C10_REGISTER_CAFFE2_OPERATOR: Macro for registering c2 kernels (pytorch#16548)

smessmer · facebook-github-bot · commit 6750e1e3e995 · 2019-02-07T13:58:14.000-08:00
Summary: Pull Request resolved: pytorch#16548 With this macro, a caffe2 operator can now directly be registered with c10. No need to write custom wrapper kernels anymore. Differential Revision: D13877076 fbshipit-source-id: e56846238c5bb4b1989b79855fd44d5ecf089c9c
diff --git a/aten/src/ATen/core/dispatch/DispatchTable.h b/aten/src/ATen/core/dispatch/DispatchTable.h
@@ -174,7 +174,7 @@ class DispatchTable final {
  private:
   static size_t get_index_of_first_tensor_arg_(const FunctionSchema& schema) {
     for (size_t i = 0; i < schema.arguments().size(); ++i) {
-      if (schema.arguments()[i].type()->isSubtypeOf(TensorType::get())) {  // DynamicType means it's a tensor
+      if (schema.arguments()[i].type()->isSubtypeOf(TensorType::get())) {
         return i;
       }
     }
diff --git a/aten/src/ATen/core/stack.h b/aten/src/ATen/core/stack.h
@@ -52,6 +52,15 @@ static inline IValue pop(Stack& stack) {
   stack.pop_back();
   return r;
 }
+static inline std::vector<IValue> pop(Stack& stack, size_t n) {
+  std::vector<IValue> result;
+  result.reserve(n);
+  for (size_t i = 0; i < n; ++i) {
+    result.push_back(std::move(peek(stack, i, n)));
+  }
+  drop(stack, n);
+  return result;
+}
 
 // variadic pop:
 // int64_t a; at::Tensor b;
diff --git a/c10/util/flat_hash_map.h b/c10/util/flat_hash_map.h
@@ -5,6 +5,7 @@
 // - https://github.com/skarupke/flat_hash_map/pull/26
 // - replace size_t with uint64_t to fix it for 32bit
 // - add "GCC diagnostic" pragma to ignore -Wshadow
+// - make sherwood_v3_table::convertible_to_iterator public because GCC5 seems to have issues with it otherwise
 
 //          Copyright Malte Skarupke 2017.

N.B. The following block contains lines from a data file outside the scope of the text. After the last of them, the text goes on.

--- src/rtl/rrn_exec.sv ---
`timescale 1ns/100ps
`default_nettype none
module rrn_exec
    import rrn_pkg::*;
(
    // clock and reset
    input wire logic I_CLK,
    input wire logic I_ARST_N,
    // instruction and operands
    input wire logic I_VALID,
    input wire logic [11:0] I_OPCODE,
    input wire logic [7:0] I_FILE_DATA,
    input wire logic [8:0] I_STACK_HEAD,
    // results
    output logic [7:0] O_ACC,
    output logic O_CARRY,
    output logic [8:0] O_PC,
    output logic O_FILE_WR,
    output logic [4:0] O_FILE_ADDR,
    output logic [7:0] O_FILE_DATA,
    output logic O_STACK_POP,
    output logic O_BUSY,
    output logic O_ILLEGAL
);

    // ****************************************
    // decode
    // ****************************************
    function automatic rrn_op_t decode(input logic [11:0] instr);
        rrn_op_t r;
        r = RRN_OTHER;
        if (instr == OP_NOOP)
            r = RRN_NOOP;
        else if (instr[11:8] == OP_RETLIT)
            r = RRN_RETLIT;
        else if (instr[11:6] == OP_ROT_L)
            r = RRN_ROT_L;
        else if (instr[11:6] == OP_ROT_R)
            r = RRN_ROT_R;
        return r;
    endfunction

    rrn_op_t op;
    assign op = decode(I_OPCODE);

    // ****************************************
    // execute
    // ****************************************
    logic [7:0] acc_q, acc_d;
    logic carry_q, carry_d;
    logic [8:0] pc_q, pc_d;
    rrn_fwr_t fwr_q, fwr_d;
    logic pop_q, pop_d;
    logic busy_q, busy_d;
    logic ill_q, ill_d;
    logic [7:0] rot;
    logic rot_c;

    always_comb
    begin
        acc_d = acc_q;
        carry_d = carry_q;
        pc_d = pc_q;
        fwr_d = '{wr: 1'b0, addr: fwr_q.addr, data: fwr_q.data};
        pop_d = 1'b0;
        busy_d = 1'b0;
        ill_d = 1'b0;
        rot = I_FILE_DATA;
        rot_c = carry_q;
        if (busy_q)
        begin
            pc_d = I_STACK_HEAD;
        end
        else if (I_VALID)
        begin
            unique case (op)
                RRN_NOOP:
                    pc_d = pc_q + 9'h001;
                RRN_RETLIT:
                begin
                    acc_d = I_OPCODE[7:0];
                    pop_d = 1'b1;
                    busy_d = 1'b1;
                end
                RRN_ROT_L, RRN_ROT_R:
                begin
                    if (op == RRN_ROT_L)
                    begin
                        rot = {I_FILE_DATA[6:0], carry_q};
                        rot_c = I_FILE_DATA[7];
                    end
                    else
                    begin
                        rot = {carry_q, I_FILE_DATA[7:1]};
                        rot_c = I_FILE_DATA[0];
                    end
                    carry_d = rot_c;
                    pc_d = pc_q + 9'h001;
                    if (I_OPCODE[DEST_BIT])
                        fwr_d = '{wr: 1'b1, addr: I_OPCODE[4:0],
                            data: rot};
                    else
                        acc_d = rot;
                end
                RRN_OTHER:
                begin
                    ill_d = 1'b1;
                    pc_d = pc_q + 9'h001;
                end
            endcase
        end
    end

    always_ff @(posedge I_CLK or negedge I_ARST_N)
    begin
        if (!I_ARST_N)
        begin
            acc_q <= ACC_RST;
            carry_q <= CARRY_RST;
            pc_q <= PC_RST;
            fwr_q <= '{wr: 1'b0, addr: FADDR_RST, data: FDATA_RST};
            pop_q <= 1'b0;
            busy_q <= 1'b0;
            ill_q <= 1'b0;
        end
        else
        begin
            acc_q <= acc_d;
            carry_q <= carry_d;
            pc_q <= pc_d;
            fwr_q <= fwr_d;
            pop_q <= pop_d;
            busy_q <= busy_d;
            ill_q <= ill_d;
        end
    end

    assign O_ACC = acc_q;
    assign O_CARRY = carry_q;
    assign O_PC = pc_q;
    assign O_FILE_WR = fwr_q.wr;
    assign O_FILE_ADDR = fwr_q.addr;
    assign O_FILE_DATA = fwr_q.data;
    assign O_STACK_POP = pop_q;
    assign O_BUSY = busy_q;
    assign O_ILLEGAL = ill_q;
endmodule
`default_nettype wire
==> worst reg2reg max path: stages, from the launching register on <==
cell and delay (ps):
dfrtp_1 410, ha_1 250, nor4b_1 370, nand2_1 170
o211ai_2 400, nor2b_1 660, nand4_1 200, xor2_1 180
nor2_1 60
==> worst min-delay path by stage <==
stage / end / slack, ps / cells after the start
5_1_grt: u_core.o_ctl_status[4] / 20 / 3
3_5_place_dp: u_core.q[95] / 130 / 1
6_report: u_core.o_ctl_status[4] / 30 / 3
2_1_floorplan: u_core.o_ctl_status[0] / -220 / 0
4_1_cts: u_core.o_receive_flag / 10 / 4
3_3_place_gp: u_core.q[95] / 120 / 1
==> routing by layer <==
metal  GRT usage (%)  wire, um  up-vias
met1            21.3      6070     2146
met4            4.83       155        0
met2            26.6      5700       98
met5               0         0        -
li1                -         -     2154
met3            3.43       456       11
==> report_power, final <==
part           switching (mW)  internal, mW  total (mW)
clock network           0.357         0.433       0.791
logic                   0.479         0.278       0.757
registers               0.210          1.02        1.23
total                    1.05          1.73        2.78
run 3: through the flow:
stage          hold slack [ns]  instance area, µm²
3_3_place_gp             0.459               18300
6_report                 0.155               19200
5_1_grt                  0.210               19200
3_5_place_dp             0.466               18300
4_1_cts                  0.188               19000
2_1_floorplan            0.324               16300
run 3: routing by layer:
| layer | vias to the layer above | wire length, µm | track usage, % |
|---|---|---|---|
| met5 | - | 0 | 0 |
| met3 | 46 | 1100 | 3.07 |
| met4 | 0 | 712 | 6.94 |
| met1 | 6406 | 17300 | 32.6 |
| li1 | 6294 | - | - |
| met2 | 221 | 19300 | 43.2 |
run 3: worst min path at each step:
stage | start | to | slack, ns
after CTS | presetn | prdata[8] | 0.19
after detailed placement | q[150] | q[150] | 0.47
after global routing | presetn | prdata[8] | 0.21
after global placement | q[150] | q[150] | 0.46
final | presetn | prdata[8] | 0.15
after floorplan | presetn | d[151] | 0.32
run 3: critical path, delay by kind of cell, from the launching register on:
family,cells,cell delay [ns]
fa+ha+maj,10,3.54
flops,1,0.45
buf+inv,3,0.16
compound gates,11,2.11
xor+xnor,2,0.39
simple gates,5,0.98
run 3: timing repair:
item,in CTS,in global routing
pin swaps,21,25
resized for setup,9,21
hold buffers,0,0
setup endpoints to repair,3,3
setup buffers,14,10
===== src/ecr_consts.vh =====
/*
  Constants for the endpoint capability register bank: register byte
  addresses, field positions and the fixed values each field returns.
  Assumes inclusion by bare name from the design files only.
*/
`ifndef ECR_CONSTS_VH
`define ECR_CONSTS_VH

// Register byte addresses on the AHB-Lite bus
`define ECR_ASSEMBLY_INFO_ADDR 32'h0000100c
`define ECR_FEATURES_ADDR 32'h00001010

// Assembly information fields
`define ECR_ASSEMBLY_REV_LSB 16
`define ECR_ASSEMBLY_REV_VAL 16'h0000
`define ECR_LIST_PTR_LSB 0
`define ECR_LIST_PTR_VAL 16'h0100

// Features register bit positions
`define ECR_BRIDGE_BIT 31
`define ECR_MEMORY_BIT 30
`define ECR_PROCESSOR_BIT 29
`define ECR_SWITCH_BIT 28
`define ECR_VARIANT_LSB 8
`define ECR_FLOW_CTRL_BIT 7
`define ECR_CRC_SKIP_BIT 6
`define ECR_CRF_BIT 5
`define ECR_LARGE_BIT 4
`define ECR_EXT_FEAT_BIT 3
`define ECR_ADDR_CAP_LSB 0

// Features register fixed field values
`define ECR_BRIDGE_VAL 1'b0
`define ECR_MEMORY_VAL 1'b0
`define ECR_PROCESSOR_VAL 1'b1
`define ECR_SWITCH_VAL 1'b0
`define ECR_VARIANT_ZERO 8'h00
`define ECR_VARIANT_ONE 8'h01
`define ECR_FLOW_CTRL_VAL 1'b0
`define ECR_CRC_SKIP_VAL 1'b0
`define ECR_CRF_VAL 1'b0
`define ECR_LARGE_VAL 1'b0
`define ECR_EXT_FEAT_VAL 1'b1
`define ECR_ADDR_CAP_VAL 3'b001

// Cycles after reset release before the strap is sampled
`define ECR_STRAP_SETTLE 2'h3
`define ECR_DATA_RESET 32'h00000000

`endif


===== src/ecr_strap_sync.v =====
/*
  Three-stage synchroniser for the asynchronous variant strap pin.
  Assumes one clock, hclk, and an active-low asynchronous reset.
  Exposes the second and third stages so the caller can check agreement.
*/
`timescale 1ns/10ps
module ecr_strap_sync (
  hclk,
  hresetn,
  strap_in,
  sync_mid,
  sync_out
);
  input wire hclk;
  input wire hresetn;
  input wire strap_in;
  output wire sync_mid;
  output wire sync_out;

  reg [2:0] stage_r;

  // Stage 0 feeds only stage 1; nothing else may look at it
  always @(posedge hclk or negedge hresetn) begin
    if (!hresetn) begin
      stage_r <= 3'h0;
    end else begin
      stage_r <= {stage_r[1:0], strap_in};
    end
  end

  assign sync_mid = stage_r[1];
  assign sync_out = stage_r[2];
endmodule
$ cat src/design/portb_edge_pkg.sv
package portb_edge_pkg;
	localparam int DATA_W = 8;
	localparam int PIN_LO = 4;
	localparam int PIN_N = 4;
	localparam logic [2:0] OFF_RISE_EN = 3'h0;
	localparam logic [2:0] OFF_FALL_EN = 3'h1;
	localparam logic [2:0] OFF_FLAGS = 3'h2;
	localparam logic [2:0] OFF_CTRL = 3'h3;
	localparam logic [2:0] OFF_IRQ_STAT = 3'h4;
	localparam logic [2:0] OFF_IRQ_EN = 3'h5;
	localparam logic [2:0] OFF_IRQ_CLR = 3'h6;
	localparam int CTRL_IRQ_EN_BIT = 0;
	localparam int CTRL_IRQ_FLAG_BIT = 1;
	localparam logic [7:0] RESET_VAL = 8'h00;
	localparam logic [7:0] IMPL_MASK = 8'hf0;
endpackage

$ cat src/design/pin_edge_cell.sv
`timescale 1ns/1ps
module pin_edge_cell (
	// Clock and reset
	input wire logic clk,
	input wire logic rst_n,
	// Pin and enables
	input wire logic pin_async,
	input wire logic rise_en,
	input wire logic fall_en,
	// Detected edge pulses
	output logic rise_p,
	output logic fall_p
);
	logic s1_q;
	logic s2_q;
	logic prev_q;

	// Two flops before any logic reads the pin
	always_ff @(posedge clk) begin
		if (!rst_n) begin
			s1_q <= 1'b0;
			s2_q <= 1'b0;
			prev_q <= 1'b0;
		end else begin
			s1_q <= pin_async;
			s2_q <= s1_q;
			prev_q <= s2_q;
		end
	end

	assign rise_p = rise_en && s2_q && !prev_q;
	assign fall_p = fall_en && !s2_q && prev_q;
endmodule
[src/verilog/monitor_map_regs.svh]
// Register addresses, field positions and response codes of the monitor data map
`ifndef MONITOR_MAP_REGS_SVH
`define MONITOR_MAP_REGS_SVH

`define FC_READ_DISCRETE    8'h02
`define FC_READ_HOLDING     8'h03
`define FC_READ_INPUT       8'h04
`define FC_WRITE_SINGLE     8'h06
`define EXC_ILLEGAL_FUNC    8'h01
`define EXC_ILLEGAL_ADDR    8'h02

`define DISCRETE_BASE_NUM   16'd10001
`define INPUT_BASE_NUM      16'd30001

`define DI_LAST             16'h004A
`define DI_VALID_FIRST      16'h0030
`define DI_OWNER_VALID      16'h0040
`define DI_SUBST_VALID      16'h0041
`define DI_XFMR_VALID       16'h0042

`define IR_UNIT_CONDITION   16'h0000
`define IR_FAULT_UPPER      16'h0001
`define IR_FAULT_LOWER      16'h0002
`define IR_HYDROGEN_UPPER   16'h0003
`define IR_DAILY_UPPER      16'h0005
`define IR_WEEKLY_UPPER     16'h0007
`define IR_MONTHLY_UPPER    16'h0009
`define IR_BOARD_UPPER      16'h000B
`define IR_FLUID_UPPER      16'h000D
`define IR_HUMIDITY_UPPER   16'h0011
`define IR_PRESSURE_UPPER   16'h0013
`define IR_WATER_UPPER      16'h0015
`define IR_PUNIT_SELECT     16'h002D
`define IR_TRIM_UPPER       16'h002E
`define IR_LAST             16'h002F

`define HR_OWNER_FIRST      16'd201
`define HR_SUBST_FIRST      16'd211
`define HR_XFMR_FIRST       16'd221
`define HR_STRING_LAST      16'd230
`define STRING_WORDS        10
`define STRING_CHARS        20

`define US_READY_BIT        15
`define US_NEW_DATA_BIT     14
`define US_FATAL_BIT        12
`define US_SENSOR_A_HI      5
`define US_SENSOR_A_LO      3
`define SA_HYDROGEN         3'h1
`define SA_FLUID_TEMP       3'h2
`define SA_AUTOCAL          3'h3
`define SA_TOO_HOT          3'h4

`define ES_HEATER_BIT       31
`define ES_TSENSE1_BIT      30
`define ES_TSENSE2_BIT      29
`define ES_RTC_BIT          8
`define ES_BOARD_HOT_BIT    4
`define ES_NO_DATA_BIT      1
`define ES_BAD_CONFIG_BIT   0

`define WORD_RESET          16'h0000

`endif

[src/verilog/monitor_map_pkg.sv]
// Types shared by the monitor data map
package monitor_map_pkg;
   typedef logic [15:0] word_t;
   typedef logic [31:0] float_t;
   typedef logic [7:0]  code_t;
endpackage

 // Distributed under the Boost Software License, Version 1.0.
@@ -293,9 +294,9 @@ class sherwood_v3_table : private EntryAlloc, private Hasher, private Equal
     using Entry = detailv3::sherwood_v3_entry<T>;
     using AllocatorTraits = std::allocator_traits<EntryAlloc>;
     using EntryPointer = typename AllocatorTraits::pointer;
-    struct convertible_to_iterator;
 
 public:
+    struct convertible_to_iterator;
 
     using value_type = T;
     using size_type = uint64_t;
@@ -924,7 +925,7 @@ class sherwood_v3_table : private EntryAlloc, private Hasher, private Equal
         return static_cast<Equal &>(*this)(lhs, rhs);
     }
 
-private:
+public:
     struct convertible_to_iterator
     {
         EntryPointer it;
diff --git a/caffe2/core/c10_operator.h b/caffe2/core/c10_operator.h
@@ -0,0 +1,93 @@
+#pragma once
+
+#include <vector>
+#include <ATen/core/dispatch/OpSchemaRegistration.h>
+#include <ATen/core/dispatch/KernelRegistration.h>
+#include <ATen/core/function_schema.h>
+
+namespace caffe2 {
+namespace detail {
+
+template<class Caffe2Operator> const c10::OperatorHandle& c10_op_handle_for_c2_op();
+template <class Caffe2Operator>
+void call_caffe2_op_from_c10(c10::Stack* stack, c10::KernelCache* cache) { // TODO Pass in correct cache type
+  // precondition: on the stack, there's an IValue for each input and an IValue for each output.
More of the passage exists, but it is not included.